* [WHAT TO WORK ON]: Every line from the one with "a211oi_1 | 5 | 37.5 |" to the one with "Note: power is", including those two, is to be copied exactly; all other lines of the entries below are left out.
DATA FOR THIS TASK section start
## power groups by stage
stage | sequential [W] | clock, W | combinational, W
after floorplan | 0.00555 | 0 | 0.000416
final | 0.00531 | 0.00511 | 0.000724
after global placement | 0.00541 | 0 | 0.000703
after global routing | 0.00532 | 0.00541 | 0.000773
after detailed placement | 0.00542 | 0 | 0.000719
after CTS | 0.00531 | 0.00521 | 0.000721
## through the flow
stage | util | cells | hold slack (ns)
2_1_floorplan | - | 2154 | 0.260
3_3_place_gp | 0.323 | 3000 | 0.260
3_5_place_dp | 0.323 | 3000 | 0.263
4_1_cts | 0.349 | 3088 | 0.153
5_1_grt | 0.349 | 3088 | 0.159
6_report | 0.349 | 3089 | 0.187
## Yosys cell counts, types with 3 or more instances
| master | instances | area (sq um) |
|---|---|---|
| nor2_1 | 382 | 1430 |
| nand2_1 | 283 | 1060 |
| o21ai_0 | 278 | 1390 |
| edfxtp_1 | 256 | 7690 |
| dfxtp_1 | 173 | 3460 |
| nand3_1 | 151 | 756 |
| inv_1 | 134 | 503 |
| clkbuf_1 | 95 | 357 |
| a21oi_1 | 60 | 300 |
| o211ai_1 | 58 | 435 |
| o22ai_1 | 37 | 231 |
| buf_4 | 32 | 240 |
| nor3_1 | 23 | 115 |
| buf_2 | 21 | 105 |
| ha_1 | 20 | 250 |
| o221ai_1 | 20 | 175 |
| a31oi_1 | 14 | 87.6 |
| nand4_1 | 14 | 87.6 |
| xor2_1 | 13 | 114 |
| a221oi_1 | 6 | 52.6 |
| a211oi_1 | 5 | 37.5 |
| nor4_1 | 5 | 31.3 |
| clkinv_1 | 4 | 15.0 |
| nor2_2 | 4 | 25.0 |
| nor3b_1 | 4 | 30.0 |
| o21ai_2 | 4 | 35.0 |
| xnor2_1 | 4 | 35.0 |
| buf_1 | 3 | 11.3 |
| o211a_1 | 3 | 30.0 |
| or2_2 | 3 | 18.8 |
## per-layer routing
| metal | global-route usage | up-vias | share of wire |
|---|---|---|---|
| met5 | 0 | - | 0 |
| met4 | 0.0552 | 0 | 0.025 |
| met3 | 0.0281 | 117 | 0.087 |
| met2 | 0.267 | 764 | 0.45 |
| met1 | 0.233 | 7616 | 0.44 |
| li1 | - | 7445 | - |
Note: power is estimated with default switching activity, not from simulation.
DATA FOR THIS TASK section end
DATA FOR THIS TASK section start
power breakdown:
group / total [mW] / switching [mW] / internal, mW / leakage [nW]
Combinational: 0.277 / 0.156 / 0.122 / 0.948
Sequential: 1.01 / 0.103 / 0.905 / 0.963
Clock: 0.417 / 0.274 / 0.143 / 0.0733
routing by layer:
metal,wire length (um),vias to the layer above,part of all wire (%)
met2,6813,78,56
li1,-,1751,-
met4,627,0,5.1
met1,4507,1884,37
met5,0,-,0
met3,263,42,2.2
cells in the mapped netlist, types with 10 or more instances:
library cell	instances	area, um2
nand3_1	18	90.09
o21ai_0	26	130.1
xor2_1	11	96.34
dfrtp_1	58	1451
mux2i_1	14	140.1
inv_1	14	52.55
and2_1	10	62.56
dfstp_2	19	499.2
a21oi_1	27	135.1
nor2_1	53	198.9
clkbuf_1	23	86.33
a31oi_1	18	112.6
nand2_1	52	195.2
DATA FOR THIS TASK section end
DATA FOR THIS TASK section start
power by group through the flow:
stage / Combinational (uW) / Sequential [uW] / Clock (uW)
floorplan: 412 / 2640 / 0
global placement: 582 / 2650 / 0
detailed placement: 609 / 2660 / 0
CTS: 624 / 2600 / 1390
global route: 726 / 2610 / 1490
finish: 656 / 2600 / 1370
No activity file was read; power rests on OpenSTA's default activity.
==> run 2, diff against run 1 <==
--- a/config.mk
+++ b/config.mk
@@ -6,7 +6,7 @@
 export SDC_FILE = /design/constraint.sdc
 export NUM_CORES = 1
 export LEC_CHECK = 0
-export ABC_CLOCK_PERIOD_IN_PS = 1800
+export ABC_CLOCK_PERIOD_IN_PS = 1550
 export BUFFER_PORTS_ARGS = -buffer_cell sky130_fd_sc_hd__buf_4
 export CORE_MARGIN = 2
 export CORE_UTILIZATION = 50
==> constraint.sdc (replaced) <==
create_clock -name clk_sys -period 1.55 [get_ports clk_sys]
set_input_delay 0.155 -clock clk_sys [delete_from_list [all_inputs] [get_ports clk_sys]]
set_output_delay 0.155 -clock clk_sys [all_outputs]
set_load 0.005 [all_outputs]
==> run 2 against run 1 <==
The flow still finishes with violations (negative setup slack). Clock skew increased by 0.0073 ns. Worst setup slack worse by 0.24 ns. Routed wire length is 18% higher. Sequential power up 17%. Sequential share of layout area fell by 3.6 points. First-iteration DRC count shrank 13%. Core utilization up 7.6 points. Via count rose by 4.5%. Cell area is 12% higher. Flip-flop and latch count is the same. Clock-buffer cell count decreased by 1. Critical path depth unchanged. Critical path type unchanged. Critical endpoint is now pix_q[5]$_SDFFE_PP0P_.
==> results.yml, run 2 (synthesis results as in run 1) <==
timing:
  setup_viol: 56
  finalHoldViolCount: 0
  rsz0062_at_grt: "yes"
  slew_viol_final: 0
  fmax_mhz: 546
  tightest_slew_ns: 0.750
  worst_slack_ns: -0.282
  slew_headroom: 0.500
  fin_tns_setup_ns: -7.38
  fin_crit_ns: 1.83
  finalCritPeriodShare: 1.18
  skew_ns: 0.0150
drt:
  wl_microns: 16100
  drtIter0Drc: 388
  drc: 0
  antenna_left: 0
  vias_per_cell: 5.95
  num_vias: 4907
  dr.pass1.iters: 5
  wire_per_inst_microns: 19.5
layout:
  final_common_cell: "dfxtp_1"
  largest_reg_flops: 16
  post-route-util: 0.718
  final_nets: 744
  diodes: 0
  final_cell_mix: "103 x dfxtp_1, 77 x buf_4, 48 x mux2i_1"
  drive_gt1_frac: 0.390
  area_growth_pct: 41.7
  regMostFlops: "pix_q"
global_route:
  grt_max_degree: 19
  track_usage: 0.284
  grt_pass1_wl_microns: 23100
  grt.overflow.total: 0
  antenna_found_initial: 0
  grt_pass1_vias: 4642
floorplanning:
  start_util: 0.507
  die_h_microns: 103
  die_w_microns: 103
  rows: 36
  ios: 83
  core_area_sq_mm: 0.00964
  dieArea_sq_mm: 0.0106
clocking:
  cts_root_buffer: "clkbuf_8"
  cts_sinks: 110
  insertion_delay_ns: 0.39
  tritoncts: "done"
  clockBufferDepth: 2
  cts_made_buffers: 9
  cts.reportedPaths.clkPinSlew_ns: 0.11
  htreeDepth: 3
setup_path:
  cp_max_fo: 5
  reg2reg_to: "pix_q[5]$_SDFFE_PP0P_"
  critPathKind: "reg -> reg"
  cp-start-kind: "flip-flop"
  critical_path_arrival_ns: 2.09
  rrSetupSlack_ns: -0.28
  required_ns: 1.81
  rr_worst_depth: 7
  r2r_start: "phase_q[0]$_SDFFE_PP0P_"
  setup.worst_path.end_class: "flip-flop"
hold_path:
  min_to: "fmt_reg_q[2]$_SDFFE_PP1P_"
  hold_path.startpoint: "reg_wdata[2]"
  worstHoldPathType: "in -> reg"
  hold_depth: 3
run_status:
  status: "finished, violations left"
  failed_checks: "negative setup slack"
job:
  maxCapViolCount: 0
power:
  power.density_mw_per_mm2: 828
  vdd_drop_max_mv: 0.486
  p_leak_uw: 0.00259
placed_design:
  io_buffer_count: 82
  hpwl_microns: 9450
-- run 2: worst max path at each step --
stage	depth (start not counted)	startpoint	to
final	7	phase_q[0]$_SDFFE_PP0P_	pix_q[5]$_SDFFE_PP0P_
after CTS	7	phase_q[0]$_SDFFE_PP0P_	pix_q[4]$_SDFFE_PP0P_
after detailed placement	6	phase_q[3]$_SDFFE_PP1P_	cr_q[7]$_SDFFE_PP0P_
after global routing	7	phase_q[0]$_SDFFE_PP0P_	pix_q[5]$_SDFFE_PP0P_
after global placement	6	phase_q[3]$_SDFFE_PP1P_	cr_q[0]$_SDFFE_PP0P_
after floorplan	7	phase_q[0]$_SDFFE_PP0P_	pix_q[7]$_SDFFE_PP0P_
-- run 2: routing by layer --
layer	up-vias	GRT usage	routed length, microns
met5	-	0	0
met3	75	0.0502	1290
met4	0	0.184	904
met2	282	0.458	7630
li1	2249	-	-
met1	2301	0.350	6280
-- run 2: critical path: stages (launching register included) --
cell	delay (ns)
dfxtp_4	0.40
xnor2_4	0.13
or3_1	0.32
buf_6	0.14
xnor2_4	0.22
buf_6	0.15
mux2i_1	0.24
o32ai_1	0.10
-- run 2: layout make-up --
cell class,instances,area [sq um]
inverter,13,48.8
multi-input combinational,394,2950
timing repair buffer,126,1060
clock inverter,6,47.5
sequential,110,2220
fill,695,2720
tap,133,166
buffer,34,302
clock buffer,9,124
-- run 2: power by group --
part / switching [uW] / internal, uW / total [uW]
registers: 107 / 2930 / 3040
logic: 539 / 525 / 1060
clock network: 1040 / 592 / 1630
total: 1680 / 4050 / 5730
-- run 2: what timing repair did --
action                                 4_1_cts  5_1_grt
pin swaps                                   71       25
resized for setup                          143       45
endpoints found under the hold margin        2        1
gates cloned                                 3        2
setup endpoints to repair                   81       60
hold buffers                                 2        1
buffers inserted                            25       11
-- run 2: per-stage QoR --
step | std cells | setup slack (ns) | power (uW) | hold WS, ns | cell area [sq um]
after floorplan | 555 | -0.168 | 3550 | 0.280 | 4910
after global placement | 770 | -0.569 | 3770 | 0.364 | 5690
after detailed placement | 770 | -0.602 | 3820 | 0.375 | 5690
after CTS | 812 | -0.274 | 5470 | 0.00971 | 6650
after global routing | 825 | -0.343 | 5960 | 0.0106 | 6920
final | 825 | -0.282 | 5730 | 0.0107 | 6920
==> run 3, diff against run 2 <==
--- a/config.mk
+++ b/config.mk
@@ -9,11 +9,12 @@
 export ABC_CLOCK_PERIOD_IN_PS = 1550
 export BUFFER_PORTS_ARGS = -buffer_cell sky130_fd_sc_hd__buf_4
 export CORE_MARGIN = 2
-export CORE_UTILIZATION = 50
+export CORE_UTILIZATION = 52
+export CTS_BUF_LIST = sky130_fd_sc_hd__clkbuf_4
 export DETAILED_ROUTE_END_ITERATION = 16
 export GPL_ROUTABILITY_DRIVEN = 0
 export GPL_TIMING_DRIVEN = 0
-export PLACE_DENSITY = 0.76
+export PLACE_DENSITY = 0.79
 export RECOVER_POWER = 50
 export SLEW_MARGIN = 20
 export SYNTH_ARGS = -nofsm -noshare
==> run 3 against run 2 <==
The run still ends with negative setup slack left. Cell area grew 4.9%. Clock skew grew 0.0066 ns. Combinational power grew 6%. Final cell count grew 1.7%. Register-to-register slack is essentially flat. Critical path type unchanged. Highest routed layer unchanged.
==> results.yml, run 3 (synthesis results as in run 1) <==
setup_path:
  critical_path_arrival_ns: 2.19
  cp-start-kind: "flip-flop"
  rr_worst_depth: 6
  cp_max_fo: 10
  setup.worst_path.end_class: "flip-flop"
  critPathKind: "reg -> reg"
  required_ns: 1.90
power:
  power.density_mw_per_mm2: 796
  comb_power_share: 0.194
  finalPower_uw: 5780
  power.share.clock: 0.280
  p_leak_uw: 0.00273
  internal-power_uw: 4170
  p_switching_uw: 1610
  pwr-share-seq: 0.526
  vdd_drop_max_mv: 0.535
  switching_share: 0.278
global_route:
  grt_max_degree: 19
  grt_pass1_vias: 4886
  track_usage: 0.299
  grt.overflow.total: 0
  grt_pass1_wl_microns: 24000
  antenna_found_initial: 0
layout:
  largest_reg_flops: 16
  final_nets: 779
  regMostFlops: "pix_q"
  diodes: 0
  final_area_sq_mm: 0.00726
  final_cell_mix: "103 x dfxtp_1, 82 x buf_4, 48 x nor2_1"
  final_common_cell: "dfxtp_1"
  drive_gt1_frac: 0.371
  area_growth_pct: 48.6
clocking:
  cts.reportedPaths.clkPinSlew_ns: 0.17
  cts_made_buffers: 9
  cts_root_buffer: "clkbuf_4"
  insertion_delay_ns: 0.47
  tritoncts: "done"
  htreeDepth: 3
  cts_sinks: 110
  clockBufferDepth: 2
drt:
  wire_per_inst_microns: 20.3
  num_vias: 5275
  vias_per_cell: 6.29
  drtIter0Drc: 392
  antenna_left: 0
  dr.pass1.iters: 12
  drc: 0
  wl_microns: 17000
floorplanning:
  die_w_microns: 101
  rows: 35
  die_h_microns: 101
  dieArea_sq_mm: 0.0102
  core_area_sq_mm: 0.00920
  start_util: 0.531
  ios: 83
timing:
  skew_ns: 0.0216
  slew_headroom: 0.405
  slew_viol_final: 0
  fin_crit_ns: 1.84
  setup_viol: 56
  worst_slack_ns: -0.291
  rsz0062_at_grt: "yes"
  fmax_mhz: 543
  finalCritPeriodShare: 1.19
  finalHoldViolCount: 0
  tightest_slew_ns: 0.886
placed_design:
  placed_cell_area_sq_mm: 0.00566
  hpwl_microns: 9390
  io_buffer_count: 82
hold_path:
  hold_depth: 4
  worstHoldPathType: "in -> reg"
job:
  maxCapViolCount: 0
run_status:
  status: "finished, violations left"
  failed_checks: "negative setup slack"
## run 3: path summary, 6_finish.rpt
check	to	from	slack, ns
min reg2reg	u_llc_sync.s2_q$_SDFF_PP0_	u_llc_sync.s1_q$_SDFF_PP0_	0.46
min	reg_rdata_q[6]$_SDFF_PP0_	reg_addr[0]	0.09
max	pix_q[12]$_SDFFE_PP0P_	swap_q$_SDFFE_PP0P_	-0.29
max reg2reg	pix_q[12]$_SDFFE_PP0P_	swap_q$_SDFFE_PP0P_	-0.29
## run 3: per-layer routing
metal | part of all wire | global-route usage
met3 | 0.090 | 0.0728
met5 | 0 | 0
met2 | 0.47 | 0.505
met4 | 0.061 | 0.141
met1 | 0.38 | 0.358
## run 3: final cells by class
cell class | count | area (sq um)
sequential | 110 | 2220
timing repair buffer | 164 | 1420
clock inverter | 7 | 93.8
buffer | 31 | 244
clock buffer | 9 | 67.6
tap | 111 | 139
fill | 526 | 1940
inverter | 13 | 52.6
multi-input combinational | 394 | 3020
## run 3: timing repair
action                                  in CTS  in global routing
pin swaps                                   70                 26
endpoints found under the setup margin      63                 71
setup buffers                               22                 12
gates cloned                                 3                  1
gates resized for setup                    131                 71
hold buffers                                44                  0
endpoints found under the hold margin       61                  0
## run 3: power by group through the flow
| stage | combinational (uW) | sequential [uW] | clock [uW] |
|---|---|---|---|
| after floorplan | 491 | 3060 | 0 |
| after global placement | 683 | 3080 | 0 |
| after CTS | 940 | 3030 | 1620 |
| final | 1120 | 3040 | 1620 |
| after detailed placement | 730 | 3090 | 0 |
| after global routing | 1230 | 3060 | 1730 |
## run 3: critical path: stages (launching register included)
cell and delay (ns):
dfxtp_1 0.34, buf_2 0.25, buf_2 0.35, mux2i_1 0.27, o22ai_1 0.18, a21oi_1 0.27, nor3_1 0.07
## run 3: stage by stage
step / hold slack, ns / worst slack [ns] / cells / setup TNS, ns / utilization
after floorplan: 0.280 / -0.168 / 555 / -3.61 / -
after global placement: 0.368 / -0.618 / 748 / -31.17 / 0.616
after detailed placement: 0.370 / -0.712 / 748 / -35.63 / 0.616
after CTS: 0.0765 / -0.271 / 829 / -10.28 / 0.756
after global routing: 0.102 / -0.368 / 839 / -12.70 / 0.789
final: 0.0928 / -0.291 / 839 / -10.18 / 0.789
DATA FOR THIS TASK section end
* [ANSWER TO THIS PROBLEM]:
| a211oi_1 | 5 | 37.5 |
| nor4_1 | 5 | 31.3 |
| clkinv_1 | 4 | 15.0 |
| nor2_2 | 4 | 25.0 |
| nor3b_1 | 4 | 30.0 |
| o21ai_2 | 4 | 35.0 |
| xnor2_1 | 4 | 35.0 |
| buf_1 | 3 | 11.3 |
| o211a_1 | 3 | 30.0 |
| or2_2 | 3 | 18.8 |
## per-layer routing
| metal | global-route usage | up-vias | share of wire |
|---|---|---|---|
| met5 | 0 | - | 0 |
| met4 | 0.0552 | 0 | 0.025 |
| met3 | 0.0281 | 117 | 0.087 |
| met2 | 0.267 | 764 | 0.45 |
| met1 | 0.233 | 7616 | 0.44 |
| li1 | - | 7445 | - |
Note: power is estimated with default switching activity, not from simulation.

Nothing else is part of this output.